• **What is expected**
When the line containing "syn_area_per_cell_um2=9.36" is found in the data below, copy it and each line after it through the line containing "rsz0062_at_grt=no", exactly and with no others.

• **Given data**

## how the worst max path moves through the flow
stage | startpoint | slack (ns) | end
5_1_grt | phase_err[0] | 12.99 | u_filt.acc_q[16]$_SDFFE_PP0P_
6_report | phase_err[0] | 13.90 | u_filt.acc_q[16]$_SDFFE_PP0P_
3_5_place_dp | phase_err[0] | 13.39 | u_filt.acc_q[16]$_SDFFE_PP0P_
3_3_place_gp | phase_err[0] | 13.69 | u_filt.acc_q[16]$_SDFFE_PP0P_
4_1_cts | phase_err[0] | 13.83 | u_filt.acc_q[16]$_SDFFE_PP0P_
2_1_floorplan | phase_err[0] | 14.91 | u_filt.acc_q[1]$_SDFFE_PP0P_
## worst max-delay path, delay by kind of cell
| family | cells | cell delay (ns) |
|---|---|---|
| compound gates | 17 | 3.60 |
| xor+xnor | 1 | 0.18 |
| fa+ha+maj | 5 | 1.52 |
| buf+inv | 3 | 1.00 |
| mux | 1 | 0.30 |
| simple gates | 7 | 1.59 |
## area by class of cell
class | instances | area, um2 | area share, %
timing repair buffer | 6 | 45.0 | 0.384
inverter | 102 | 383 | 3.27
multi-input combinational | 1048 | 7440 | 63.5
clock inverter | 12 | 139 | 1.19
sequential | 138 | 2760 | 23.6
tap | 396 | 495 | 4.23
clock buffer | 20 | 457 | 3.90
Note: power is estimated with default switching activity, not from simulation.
* * *
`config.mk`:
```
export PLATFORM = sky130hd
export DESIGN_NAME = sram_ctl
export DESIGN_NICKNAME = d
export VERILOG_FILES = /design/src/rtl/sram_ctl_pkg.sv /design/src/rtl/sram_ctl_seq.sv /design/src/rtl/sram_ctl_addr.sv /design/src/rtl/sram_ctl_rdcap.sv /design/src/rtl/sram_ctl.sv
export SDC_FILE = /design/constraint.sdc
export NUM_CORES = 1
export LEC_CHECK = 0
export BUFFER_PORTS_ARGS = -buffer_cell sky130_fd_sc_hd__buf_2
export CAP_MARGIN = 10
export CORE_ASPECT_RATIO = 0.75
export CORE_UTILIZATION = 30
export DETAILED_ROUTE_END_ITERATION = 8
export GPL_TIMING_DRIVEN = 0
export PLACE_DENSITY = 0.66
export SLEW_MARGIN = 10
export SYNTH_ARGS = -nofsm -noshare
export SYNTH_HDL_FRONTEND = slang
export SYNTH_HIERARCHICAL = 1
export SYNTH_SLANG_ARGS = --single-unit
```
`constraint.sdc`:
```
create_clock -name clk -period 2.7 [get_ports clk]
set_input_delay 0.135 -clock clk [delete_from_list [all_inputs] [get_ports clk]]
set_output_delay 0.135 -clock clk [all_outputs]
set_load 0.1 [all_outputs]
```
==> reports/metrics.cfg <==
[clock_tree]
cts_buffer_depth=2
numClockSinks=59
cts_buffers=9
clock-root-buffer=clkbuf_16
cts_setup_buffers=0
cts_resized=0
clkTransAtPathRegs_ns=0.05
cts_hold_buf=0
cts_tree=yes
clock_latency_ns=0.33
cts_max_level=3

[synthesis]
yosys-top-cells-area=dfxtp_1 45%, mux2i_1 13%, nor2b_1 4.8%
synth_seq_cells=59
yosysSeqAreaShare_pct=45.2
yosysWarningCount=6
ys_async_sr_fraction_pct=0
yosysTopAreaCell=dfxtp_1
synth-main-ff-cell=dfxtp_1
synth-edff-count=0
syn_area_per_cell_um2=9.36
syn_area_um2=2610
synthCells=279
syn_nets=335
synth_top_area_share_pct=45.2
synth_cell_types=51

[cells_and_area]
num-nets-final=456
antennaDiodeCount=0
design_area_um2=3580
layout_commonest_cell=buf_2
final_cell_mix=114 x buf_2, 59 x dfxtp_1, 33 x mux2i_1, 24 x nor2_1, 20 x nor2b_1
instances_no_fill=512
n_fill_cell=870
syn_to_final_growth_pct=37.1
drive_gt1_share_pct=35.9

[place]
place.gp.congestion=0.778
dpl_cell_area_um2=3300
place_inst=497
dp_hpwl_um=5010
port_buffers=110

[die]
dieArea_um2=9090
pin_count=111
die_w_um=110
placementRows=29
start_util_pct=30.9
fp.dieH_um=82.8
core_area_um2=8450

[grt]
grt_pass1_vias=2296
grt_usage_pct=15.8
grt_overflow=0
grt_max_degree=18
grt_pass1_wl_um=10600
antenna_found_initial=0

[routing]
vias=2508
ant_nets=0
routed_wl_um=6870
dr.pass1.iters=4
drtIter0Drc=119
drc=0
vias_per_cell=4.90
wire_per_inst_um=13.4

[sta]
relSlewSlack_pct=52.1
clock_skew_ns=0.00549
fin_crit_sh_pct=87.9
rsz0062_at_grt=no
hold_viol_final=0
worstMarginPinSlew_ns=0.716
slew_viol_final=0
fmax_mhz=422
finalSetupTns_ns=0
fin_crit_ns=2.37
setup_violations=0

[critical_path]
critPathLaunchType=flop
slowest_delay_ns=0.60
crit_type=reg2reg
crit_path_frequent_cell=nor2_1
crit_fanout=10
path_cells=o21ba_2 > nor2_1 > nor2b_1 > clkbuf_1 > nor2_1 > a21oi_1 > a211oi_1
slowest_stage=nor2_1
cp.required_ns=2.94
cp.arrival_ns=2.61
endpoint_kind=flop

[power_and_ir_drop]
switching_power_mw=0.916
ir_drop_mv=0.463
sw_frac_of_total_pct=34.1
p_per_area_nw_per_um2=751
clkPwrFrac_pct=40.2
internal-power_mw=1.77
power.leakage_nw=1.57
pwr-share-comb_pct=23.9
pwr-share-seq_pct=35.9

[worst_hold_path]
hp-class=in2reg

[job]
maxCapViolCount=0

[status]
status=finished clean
* * *
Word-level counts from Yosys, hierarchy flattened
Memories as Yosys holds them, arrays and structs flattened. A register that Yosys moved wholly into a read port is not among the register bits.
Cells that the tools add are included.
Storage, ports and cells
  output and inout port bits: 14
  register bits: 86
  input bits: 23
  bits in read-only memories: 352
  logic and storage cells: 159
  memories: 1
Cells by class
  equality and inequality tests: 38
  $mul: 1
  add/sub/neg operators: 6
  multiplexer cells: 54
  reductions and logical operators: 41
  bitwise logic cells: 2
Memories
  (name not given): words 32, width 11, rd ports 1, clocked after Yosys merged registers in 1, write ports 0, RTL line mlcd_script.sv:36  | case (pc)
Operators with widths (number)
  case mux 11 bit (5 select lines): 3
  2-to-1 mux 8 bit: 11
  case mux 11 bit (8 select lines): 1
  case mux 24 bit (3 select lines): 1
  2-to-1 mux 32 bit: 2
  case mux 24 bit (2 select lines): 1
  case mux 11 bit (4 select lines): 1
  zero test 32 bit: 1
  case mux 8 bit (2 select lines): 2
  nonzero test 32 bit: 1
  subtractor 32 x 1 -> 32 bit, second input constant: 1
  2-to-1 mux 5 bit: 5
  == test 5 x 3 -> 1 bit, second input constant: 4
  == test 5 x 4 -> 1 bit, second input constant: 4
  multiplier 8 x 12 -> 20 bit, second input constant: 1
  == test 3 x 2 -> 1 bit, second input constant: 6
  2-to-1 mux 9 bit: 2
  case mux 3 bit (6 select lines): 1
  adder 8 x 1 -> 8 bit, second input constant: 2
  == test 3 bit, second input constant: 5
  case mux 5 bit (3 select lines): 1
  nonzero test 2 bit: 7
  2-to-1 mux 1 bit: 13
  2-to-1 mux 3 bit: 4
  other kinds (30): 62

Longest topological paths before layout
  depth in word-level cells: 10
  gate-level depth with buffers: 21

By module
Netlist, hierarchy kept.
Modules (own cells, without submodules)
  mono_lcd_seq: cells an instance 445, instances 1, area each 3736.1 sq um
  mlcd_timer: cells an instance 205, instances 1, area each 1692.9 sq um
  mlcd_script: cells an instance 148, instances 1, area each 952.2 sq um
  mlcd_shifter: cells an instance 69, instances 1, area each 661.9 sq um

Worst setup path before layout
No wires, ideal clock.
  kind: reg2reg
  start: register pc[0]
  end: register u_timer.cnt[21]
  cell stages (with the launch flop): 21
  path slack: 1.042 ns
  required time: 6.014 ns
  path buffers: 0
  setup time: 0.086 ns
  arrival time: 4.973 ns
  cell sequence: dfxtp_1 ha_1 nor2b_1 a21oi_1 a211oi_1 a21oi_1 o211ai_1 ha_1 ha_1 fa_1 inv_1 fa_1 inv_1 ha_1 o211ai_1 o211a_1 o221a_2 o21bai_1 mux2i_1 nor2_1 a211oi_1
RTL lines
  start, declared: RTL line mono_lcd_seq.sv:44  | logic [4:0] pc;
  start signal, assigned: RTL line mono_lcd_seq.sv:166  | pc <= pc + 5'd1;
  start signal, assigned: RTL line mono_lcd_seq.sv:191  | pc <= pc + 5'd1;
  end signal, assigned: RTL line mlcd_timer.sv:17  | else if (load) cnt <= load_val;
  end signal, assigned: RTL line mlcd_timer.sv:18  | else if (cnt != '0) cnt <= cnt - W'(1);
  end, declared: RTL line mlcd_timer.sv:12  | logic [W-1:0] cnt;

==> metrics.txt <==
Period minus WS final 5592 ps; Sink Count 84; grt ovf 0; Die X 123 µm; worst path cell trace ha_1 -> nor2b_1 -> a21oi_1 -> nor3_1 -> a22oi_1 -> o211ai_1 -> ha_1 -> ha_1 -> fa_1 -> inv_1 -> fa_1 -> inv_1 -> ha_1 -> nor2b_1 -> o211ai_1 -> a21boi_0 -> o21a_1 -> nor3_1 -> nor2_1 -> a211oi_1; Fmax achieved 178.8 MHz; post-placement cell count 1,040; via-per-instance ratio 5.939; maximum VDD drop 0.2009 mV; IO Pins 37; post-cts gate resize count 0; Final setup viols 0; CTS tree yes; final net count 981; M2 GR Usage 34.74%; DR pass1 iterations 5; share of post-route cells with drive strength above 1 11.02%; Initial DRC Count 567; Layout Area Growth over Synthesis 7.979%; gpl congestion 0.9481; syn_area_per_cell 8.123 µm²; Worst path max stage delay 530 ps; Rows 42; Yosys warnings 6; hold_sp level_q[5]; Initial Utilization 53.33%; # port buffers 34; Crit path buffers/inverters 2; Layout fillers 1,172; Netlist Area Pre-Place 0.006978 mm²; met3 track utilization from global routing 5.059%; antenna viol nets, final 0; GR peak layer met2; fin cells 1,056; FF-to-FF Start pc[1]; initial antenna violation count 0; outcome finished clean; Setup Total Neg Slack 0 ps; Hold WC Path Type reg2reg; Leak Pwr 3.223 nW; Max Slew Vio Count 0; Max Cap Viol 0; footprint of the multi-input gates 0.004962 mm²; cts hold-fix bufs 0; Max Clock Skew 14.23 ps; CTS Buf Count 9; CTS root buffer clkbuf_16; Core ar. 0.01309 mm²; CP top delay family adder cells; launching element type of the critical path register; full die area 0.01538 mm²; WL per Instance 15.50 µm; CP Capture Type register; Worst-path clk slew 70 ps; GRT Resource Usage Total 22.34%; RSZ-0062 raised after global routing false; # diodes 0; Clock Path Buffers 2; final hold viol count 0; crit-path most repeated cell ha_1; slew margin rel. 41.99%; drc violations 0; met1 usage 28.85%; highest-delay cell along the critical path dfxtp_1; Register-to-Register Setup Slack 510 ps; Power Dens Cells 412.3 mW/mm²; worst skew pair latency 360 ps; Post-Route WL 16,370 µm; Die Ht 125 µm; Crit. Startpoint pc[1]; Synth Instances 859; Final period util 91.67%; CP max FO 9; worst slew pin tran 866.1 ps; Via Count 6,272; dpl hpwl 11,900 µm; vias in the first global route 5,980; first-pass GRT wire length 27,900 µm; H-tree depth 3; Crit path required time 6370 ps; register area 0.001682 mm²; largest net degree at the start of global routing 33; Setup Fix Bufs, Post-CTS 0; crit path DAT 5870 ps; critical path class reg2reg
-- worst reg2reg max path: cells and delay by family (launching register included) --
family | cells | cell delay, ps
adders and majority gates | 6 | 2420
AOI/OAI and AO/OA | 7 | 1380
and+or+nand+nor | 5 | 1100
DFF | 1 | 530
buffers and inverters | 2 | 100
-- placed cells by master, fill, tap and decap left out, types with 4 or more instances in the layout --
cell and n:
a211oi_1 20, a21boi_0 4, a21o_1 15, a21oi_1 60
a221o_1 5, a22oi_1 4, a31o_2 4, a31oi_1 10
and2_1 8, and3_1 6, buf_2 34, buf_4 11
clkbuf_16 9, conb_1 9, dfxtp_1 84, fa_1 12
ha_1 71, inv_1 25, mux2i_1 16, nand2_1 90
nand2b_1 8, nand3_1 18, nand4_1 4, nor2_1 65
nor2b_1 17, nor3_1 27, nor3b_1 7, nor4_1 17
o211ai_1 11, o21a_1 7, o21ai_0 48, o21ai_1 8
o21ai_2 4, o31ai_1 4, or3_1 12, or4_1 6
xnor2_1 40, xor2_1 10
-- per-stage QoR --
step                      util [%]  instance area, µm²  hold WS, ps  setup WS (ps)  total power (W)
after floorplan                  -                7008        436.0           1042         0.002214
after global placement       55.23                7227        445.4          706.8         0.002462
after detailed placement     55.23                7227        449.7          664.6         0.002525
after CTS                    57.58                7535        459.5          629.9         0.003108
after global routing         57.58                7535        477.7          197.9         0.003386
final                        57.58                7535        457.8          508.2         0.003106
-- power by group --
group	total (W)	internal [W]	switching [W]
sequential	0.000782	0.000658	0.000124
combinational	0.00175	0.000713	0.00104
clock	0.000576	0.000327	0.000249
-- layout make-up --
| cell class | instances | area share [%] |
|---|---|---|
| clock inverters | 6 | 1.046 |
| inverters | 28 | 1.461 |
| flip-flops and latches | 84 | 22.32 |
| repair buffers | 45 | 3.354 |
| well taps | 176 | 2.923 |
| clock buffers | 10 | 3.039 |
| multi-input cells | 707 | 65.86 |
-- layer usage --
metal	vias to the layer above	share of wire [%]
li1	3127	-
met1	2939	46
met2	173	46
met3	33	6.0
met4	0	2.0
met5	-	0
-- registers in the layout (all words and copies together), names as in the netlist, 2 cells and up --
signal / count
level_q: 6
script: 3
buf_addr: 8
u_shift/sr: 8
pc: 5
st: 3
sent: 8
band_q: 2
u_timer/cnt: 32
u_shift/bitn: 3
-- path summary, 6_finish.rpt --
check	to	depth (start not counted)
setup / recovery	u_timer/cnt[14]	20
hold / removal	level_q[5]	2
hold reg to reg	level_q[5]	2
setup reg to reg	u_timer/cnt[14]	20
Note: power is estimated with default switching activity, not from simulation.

• **Finished task**
syn_area_per_cell_um2=9.36
syn_area_um2=2610
synthCells=279
syn_nets=335
synth_top_area_share_pct=45.2
synth_cell_types=51

[cells_and_area]
num-nets-final=456
antennaDiodeCount=0
design_area_um2=3580
layout_commonest_cell=buf_2
final_cell_mix=114 x buf_2, 59 x dfxtp_1, 33 x mux2i_1, 24 x nor2_1, 20 x nor2b_1
instances_no_fill=512
n_fill_cell=870
syn_to_final_growth_pct=37.1
drive_gt1_share_pct=35.9

[place]
place.gp.congestion=0.778
dpl_cell_area_um2=3300
place_inst=497
dp_hpwl_um=5010
port_buffers=110

[die]
dieArea_um2=9090
pin_count=111
die_w_um=110
placementRows=29
start_util_pct=30.9
fp.dieH_um=82.8
core_area_um2=8450

[grt]
grt_pass1_vias=2296
grt_usage_pct=15.8
grt_overflow=0
grt_max_degree=18
grt_pass1_wl_um=10600
antenna_found_initial=0

[routing]
vias=2508
ant_nets=0
routed_wl_um=6870
dr.pass1.iters=4
drtIter0Drc=119
drc=0
vias_per_cell=4.90
wire_per_inst_um=13.4

[sta]
relSlewSlack_pct=52.1
clock_skew_ns=0.00549
fin_crit_sh_pct=87.9
rsz0062_at_grt=no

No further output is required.